PHOENIX — Slowly but surely, Dwight Howard clutched his gray undershirt. He arched it over his head. With hesitation, Howard then pulled the shirt down to cover his body.
That simple act looked painful to watch. It proved difficult for Howard to complete. And it provided all the visual images surrounding the pain level Howard described as “really sore” after aggravating his right shoulder for the second time in the last three weeks.
The Lakers unraveled in their 92-86 loss Wednesday to the Phoenix Suns after Howard injured his shoulder and missed the final 6:56 of the game. The Lakers will reevaluate him on the team’s day off Thursday in Minnesota before assessing his availability when the Lakers visit the Timberwolves Friday at Target Center.
“I’m going to try as much as I can,” said Howard after posting nine points on 4 of 9 shooting and 14 rebounds. “But I don’t want to cause more damage to my shoulder. We’ll just have to see how it feels tomorrow. It’s in a lot of pain right now.”

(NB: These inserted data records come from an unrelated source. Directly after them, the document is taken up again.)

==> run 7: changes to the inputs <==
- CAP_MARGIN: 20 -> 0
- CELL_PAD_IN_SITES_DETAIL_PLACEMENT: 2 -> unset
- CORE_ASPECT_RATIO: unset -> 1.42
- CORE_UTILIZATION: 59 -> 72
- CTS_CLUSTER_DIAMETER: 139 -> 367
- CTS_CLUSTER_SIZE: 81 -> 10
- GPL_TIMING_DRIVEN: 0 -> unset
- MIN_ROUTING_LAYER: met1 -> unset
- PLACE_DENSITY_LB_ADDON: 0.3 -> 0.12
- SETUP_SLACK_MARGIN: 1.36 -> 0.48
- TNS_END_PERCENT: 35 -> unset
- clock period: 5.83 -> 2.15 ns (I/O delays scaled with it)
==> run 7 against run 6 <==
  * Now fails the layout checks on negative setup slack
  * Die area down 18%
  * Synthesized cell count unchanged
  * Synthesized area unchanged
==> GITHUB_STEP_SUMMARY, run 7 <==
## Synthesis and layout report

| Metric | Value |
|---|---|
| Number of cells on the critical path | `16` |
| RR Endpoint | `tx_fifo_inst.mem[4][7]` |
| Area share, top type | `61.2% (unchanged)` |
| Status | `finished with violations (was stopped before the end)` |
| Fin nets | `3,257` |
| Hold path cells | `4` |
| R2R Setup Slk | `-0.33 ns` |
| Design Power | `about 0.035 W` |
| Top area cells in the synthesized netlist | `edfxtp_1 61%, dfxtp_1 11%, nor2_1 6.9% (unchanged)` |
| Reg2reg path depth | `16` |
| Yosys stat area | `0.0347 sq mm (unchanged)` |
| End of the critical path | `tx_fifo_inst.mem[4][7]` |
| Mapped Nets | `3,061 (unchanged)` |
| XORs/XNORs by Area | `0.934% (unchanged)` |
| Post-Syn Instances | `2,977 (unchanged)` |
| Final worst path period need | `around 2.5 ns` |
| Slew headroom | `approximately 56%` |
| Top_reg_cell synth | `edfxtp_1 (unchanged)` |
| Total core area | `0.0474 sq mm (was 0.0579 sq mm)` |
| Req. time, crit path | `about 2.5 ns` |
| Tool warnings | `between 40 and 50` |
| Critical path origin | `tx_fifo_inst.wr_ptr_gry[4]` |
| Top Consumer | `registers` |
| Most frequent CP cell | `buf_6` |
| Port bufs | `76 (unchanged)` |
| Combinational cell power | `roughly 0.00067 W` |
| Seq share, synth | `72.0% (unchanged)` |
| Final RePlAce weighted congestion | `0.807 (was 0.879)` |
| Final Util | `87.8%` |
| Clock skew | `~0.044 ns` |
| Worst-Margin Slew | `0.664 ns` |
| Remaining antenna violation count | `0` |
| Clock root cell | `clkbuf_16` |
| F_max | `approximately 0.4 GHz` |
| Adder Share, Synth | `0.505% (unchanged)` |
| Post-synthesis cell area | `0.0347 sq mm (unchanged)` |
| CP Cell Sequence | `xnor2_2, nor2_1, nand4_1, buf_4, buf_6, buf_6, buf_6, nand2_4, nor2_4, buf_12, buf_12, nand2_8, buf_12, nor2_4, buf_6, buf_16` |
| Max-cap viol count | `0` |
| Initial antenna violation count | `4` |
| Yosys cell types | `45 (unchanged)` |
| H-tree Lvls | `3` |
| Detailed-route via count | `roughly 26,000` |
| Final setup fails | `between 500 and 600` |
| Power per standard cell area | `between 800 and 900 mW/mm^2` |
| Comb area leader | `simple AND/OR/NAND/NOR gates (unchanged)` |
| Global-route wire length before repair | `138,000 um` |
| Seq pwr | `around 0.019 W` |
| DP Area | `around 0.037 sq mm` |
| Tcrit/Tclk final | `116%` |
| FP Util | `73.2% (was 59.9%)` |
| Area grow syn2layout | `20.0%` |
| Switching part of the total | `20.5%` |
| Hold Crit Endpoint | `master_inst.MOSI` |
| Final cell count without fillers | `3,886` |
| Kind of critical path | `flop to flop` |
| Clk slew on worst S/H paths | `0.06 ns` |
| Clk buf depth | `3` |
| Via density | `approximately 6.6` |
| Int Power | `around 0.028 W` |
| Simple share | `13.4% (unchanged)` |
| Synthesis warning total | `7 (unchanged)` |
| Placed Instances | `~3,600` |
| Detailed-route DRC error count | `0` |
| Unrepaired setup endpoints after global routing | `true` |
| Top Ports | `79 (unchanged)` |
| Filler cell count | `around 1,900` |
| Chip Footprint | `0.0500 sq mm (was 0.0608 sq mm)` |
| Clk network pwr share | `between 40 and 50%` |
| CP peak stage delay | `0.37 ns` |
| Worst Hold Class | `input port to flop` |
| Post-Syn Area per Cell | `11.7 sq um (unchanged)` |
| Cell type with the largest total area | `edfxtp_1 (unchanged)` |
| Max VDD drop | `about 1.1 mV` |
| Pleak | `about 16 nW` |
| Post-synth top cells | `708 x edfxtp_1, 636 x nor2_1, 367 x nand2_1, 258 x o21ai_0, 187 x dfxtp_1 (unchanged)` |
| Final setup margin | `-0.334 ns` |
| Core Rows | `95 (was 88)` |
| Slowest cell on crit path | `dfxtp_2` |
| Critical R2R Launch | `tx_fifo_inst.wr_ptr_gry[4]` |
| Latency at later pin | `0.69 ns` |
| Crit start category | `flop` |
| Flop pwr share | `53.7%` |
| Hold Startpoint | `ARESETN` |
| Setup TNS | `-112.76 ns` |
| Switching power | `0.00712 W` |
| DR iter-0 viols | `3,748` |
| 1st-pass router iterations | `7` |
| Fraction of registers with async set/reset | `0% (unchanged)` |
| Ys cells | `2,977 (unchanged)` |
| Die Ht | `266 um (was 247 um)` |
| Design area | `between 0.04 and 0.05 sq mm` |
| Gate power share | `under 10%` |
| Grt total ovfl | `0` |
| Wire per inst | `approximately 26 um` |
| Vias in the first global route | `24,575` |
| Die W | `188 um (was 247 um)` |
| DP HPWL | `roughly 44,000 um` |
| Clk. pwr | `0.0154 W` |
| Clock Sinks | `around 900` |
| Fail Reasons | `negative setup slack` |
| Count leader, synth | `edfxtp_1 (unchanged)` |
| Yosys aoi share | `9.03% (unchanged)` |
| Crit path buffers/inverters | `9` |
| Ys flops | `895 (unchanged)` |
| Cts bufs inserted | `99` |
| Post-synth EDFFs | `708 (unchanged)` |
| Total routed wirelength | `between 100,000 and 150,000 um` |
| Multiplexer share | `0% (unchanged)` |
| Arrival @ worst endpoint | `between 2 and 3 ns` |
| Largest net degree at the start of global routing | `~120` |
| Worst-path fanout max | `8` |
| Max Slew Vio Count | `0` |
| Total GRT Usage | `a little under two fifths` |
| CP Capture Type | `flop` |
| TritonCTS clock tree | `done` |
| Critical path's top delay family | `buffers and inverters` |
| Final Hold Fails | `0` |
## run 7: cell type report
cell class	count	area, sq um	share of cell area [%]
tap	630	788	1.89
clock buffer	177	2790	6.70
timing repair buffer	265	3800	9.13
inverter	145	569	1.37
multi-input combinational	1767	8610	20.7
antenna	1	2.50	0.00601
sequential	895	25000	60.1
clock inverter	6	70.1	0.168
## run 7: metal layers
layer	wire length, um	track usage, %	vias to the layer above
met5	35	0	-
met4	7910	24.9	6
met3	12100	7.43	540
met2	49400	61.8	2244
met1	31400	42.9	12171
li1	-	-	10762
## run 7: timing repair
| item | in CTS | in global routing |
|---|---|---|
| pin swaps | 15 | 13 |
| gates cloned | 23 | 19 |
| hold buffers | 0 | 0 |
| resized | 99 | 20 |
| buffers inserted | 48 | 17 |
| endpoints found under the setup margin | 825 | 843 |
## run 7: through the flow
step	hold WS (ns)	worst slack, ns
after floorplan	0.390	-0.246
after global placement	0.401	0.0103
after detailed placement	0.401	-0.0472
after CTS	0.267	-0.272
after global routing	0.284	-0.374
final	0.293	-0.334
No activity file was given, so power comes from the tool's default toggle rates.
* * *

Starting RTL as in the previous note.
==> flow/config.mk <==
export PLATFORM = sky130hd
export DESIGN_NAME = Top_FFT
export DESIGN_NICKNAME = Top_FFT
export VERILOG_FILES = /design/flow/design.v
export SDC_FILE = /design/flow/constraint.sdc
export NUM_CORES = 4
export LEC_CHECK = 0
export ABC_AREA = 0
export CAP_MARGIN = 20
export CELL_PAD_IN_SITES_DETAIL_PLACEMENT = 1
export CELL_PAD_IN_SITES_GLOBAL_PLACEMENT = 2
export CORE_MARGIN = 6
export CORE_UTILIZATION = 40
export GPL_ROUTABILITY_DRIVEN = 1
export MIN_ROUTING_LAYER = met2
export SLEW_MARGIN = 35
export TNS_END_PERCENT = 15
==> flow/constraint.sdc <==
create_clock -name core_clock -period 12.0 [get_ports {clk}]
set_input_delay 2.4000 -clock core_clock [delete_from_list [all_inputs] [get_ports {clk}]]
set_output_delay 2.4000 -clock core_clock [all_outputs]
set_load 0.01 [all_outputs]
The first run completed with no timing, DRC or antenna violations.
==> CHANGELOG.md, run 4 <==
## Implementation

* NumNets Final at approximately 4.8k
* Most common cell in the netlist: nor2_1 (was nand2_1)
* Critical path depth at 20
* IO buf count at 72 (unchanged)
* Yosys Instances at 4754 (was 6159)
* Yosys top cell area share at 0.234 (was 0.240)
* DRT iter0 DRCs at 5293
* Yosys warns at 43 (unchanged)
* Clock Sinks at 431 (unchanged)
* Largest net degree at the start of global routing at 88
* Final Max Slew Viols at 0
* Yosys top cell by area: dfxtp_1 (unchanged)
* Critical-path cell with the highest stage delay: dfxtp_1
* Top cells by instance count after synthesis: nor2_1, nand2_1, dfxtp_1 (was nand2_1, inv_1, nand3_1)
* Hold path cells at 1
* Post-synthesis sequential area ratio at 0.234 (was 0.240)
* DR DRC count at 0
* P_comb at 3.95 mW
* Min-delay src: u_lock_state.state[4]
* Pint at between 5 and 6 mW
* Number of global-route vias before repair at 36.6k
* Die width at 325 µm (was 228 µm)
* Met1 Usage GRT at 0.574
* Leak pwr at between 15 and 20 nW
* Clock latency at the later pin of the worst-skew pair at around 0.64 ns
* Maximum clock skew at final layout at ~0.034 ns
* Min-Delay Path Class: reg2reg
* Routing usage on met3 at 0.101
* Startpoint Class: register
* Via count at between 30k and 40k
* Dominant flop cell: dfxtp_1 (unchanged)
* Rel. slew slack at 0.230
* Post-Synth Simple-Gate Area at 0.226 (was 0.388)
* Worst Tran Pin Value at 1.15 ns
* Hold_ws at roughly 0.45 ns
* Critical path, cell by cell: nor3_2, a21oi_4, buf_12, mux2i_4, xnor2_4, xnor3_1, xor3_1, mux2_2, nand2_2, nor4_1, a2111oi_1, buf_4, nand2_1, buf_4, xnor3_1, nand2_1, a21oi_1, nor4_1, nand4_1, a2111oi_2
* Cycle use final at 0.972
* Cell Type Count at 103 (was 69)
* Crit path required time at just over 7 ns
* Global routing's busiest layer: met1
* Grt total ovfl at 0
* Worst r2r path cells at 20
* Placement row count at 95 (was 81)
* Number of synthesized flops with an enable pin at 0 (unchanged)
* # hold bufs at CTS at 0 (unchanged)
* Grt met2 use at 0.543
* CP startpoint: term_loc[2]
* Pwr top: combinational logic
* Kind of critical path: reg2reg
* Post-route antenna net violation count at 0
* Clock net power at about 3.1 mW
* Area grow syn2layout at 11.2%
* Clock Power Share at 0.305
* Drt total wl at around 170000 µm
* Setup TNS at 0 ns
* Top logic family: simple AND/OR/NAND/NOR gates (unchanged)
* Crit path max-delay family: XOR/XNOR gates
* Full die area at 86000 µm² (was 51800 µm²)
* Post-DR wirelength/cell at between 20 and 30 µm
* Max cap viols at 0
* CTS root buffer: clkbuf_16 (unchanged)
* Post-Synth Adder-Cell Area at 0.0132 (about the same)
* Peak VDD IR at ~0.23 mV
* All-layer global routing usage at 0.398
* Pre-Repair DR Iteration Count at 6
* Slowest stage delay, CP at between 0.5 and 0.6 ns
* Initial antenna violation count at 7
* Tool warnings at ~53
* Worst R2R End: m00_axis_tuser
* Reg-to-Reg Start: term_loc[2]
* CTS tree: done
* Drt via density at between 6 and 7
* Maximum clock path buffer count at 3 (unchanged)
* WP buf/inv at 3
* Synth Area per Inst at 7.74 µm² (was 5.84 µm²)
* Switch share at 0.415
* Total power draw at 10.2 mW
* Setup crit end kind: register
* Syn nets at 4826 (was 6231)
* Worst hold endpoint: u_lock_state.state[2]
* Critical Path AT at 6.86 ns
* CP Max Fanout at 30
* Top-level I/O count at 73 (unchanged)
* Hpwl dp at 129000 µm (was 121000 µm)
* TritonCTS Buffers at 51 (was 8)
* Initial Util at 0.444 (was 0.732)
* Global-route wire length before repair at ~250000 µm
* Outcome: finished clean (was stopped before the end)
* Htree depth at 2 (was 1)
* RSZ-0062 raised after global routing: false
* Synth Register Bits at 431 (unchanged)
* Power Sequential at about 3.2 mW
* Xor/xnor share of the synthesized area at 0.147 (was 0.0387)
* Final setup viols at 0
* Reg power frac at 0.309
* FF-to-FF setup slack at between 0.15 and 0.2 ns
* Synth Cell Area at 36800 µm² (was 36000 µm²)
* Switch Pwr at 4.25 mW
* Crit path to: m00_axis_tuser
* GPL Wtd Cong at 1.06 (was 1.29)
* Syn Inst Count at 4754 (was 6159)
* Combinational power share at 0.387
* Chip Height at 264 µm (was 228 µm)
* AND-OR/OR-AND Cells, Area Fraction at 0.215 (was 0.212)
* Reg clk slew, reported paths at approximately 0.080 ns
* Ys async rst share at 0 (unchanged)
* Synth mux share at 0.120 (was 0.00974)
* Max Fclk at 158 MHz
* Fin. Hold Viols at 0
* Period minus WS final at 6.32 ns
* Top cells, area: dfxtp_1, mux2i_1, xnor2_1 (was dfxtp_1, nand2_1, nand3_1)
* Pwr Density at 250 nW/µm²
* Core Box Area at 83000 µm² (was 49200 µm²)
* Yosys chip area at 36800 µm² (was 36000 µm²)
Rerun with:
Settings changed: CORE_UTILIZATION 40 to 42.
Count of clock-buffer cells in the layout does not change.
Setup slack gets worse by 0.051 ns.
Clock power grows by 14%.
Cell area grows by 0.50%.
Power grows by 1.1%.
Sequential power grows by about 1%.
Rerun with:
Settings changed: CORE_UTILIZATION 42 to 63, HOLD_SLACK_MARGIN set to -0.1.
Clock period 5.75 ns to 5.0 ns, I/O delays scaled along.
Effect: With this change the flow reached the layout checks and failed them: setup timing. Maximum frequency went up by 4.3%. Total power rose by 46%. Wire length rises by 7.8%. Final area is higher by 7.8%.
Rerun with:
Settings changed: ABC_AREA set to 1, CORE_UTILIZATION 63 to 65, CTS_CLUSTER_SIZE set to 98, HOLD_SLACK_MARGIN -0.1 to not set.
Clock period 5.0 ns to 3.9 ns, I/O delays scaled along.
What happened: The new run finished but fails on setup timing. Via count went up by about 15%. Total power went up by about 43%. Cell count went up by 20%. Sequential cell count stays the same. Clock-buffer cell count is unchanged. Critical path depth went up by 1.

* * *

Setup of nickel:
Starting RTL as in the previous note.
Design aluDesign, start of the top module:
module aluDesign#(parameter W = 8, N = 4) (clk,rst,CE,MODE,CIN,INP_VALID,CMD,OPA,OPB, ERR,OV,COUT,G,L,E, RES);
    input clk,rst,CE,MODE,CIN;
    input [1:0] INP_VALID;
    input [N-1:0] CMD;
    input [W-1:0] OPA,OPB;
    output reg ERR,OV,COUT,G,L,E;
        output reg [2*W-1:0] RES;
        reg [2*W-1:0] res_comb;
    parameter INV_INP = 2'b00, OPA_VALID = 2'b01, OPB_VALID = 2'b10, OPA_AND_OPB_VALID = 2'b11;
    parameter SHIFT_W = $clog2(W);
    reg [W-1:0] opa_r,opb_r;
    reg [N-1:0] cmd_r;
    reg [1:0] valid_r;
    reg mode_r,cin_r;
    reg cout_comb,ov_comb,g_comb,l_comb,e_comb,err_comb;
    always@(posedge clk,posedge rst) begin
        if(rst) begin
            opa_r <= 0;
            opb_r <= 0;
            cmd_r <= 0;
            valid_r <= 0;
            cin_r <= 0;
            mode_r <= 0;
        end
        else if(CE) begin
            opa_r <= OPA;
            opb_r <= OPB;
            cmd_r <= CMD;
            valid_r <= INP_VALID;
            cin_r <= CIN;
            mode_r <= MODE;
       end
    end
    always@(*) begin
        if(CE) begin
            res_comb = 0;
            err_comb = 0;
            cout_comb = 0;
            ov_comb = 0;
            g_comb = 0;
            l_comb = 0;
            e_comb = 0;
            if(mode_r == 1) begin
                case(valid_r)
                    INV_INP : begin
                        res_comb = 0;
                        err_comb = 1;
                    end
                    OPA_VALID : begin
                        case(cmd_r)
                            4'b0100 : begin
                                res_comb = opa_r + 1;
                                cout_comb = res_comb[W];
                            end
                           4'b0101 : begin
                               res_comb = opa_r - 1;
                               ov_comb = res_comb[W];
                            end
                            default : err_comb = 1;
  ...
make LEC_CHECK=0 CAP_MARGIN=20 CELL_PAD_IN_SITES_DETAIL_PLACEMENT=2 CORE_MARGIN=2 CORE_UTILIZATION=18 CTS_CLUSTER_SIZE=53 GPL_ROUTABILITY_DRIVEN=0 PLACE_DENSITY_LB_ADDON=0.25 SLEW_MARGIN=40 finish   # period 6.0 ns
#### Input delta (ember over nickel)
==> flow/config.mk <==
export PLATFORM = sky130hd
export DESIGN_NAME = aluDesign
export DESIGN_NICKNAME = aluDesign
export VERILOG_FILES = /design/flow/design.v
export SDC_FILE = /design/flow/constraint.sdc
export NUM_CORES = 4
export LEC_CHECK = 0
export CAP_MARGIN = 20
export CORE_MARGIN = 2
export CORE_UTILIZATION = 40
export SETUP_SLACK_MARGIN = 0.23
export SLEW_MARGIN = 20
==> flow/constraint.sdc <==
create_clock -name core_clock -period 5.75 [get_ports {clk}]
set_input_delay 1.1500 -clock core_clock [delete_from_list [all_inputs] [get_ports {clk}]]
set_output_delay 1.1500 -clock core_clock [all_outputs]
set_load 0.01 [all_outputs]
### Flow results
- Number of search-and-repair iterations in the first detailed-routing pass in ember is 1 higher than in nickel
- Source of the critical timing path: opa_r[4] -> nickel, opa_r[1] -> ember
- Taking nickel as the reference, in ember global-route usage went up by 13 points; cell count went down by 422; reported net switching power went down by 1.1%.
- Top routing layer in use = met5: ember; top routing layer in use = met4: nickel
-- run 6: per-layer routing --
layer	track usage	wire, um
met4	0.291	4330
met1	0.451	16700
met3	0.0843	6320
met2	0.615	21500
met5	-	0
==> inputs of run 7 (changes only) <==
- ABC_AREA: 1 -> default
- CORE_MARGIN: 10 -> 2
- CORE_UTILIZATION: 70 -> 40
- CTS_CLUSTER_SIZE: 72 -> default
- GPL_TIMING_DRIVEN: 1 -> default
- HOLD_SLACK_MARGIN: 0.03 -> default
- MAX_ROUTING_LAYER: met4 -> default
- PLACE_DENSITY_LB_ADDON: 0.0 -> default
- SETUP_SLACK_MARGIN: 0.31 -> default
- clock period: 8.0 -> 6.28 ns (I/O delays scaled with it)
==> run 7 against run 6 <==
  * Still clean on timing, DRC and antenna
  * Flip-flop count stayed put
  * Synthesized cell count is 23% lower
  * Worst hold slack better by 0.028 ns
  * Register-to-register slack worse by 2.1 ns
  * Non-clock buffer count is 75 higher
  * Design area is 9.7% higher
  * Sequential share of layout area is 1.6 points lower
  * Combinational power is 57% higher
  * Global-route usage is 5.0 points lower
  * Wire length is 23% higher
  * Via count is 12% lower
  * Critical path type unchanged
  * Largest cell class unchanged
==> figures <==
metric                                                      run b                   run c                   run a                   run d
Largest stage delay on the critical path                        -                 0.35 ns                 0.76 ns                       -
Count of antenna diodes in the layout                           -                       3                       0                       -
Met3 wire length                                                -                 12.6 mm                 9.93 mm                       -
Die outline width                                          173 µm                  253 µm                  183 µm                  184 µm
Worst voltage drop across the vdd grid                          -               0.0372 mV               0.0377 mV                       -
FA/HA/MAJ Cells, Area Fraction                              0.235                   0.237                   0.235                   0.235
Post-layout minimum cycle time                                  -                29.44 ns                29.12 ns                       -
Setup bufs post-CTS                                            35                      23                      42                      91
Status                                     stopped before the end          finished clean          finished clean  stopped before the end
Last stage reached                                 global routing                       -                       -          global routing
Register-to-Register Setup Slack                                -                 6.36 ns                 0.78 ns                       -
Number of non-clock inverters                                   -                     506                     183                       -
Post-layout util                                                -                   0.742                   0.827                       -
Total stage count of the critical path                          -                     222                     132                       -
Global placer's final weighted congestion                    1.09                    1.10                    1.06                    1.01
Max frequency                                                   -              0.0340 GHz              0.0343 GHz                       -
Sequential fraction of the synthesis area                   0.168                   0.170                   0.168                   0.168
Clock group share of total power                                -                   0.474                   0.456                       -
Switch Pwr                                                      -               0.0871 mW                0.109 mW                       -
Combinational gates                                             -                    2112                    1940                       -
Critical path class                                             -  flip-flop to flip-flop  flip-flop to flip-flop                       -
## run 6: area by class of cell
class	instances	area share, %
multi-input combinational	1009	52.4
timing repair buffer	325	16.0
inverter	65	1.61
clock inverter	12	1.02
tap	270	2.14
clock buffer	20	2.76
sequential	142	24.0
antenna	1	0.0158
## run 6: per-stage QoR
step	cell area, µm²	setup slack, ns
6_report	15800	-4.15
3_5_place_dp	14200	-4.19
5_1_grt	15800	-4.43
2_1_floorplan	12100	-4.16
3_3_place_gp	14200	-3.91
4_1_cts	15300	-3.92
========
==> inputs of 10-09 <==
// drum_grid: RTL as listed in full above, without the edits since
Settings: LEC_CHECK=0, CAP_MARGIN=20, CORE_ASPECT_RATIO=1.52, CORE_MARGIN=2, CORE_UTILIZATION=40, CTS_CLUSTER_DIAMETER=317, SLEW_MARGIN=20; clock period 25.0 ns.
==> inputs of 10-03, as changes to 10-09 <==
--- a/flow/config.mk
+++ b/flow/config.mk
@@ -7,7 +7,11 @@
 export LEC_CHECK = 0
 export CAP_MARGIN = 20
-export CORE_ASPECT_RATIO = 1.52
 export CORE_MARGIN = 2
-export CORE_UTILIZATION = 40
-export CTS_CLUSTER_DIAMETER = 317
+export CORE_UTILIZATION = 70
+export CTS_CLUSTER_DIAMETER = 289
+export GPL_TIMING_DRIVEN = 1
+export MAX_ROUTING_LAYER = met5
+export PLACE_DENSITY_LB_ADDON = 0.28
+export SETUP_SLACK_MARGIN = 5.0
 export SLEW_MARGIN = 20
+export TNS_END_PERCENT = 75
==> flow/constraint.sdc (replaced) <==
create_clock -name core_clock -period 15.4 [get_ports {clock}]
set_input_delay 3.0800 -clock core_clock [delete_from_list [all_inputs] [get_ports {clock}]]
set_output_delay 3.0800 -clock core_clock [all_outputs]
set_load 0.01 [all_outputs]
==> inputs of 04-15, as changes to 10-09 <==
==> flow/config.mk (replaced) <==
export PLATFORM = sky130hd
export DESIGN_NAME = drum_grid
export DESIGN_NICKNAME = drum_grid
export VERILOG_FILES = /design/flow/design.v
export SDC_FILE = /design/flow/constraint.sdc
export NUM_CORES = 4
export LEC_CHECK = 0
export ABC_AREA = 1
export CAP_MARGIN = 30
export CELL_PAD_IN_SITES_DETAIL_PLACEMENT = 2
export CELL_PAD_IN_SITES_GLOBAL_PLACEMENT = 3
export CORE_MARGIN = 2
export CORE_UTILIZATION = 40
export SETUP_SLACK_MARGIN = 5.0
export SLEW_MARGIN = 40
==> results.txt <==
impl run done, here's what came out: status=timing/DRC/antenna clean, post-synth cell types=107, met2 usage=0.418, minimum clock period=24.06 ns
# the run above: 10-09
module alu16(clk, rst, a, b, ctrl, res, R15);
	input clk, rst;
	input [15:0] a, b;
	input [3:0] ctrl;
	output reg [15:0] res;
	output reg [15:0] R15;
	wire [15:0] alu_res, alu_R15;
	wire res_we, R15_we;
	ALU u_alu(.a(a), .b(b), .ctrl(ctrl), .res(alu_res), .R15(alu_R15), .res_we(res_we), .R15_we(R15_we));
	always @(posedge clk, negedge rst) begin
		if (~rst) begin
			res <= 16'h0000;
			R15 <= 16'h0000;
		end
		else begin
			if (res_we)
				res <= alu_res;
			if (R15_we)
				R15 <= alu_R15;
		end
	end
endmodule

Howard said he felt “numbness” all over his right arm and neck after taking a fall following a loose ball. He said it proved just as painful when he initially injured the shoulder in the Lakers’ loss Jan. 4 to the Clippers where Caron Butler fouled him hard as he drove into the lane. Howard then aggravated the shoulder two days later in the Lakers’ loss to the Denver Nuggets. He sat out the next three games.
Howard aggravated his shoulder again in the Lakers’ loss last week to Memphis, prompting him to miss the second half. But an examination the following day revealed no further damage.
Howard refused to think about the possibility he would need surgery. But he sounded uncertain whether he would have to sit out another week to heal the shoulder.
“I don’t want to,” Howard said. “But we’ll see.”
Lakers guard Kobe Bryant hardly sounded concerned, leaning on incidents where both he and former Lakers forward Lamar Odom played through shoulder injuries involving a torn labrum.
“I’m not worried about it. It’s going to be an all season thing,” Bryant said. “It’s one of those type of things when you get banged like that going up, you’re going to get that stinging sensation. That’s how it’s going to be.”
How did Bryant push through?
“You just accept it,” he said. “After a while, you get used to playing with it. But it’s a little bit of an adjustment at first.”
Howard sounded determined in following the same mindset. He plans to get plenty of rest and avoid sleeping on his hurt shoulder. Howard will also receive constant icing and electronic stimulation. He’s also worn kinesio tape along the shoulder to help strengthen it.
“I’ve had two years of having injuries,” said Howard, who had back surgery last April. “It’s not something that’s easy to deal with. I’m not going to lose my spirit. I’m going to do whatever I can to get my shoulder strong.”
The Lakers sure hope so. They missed his presence as they coughed up an 18-point lead against Phoenix (16-30).
“It’ll be tough without him,” Lakers guard Steve Nash said. “This team is built to play around a center. We are not athletic or fast elsewhere. We’re experienced and we have some skiled players, but I think it’s all predicated on having defensive presence and having a big body in the paint on both ends.”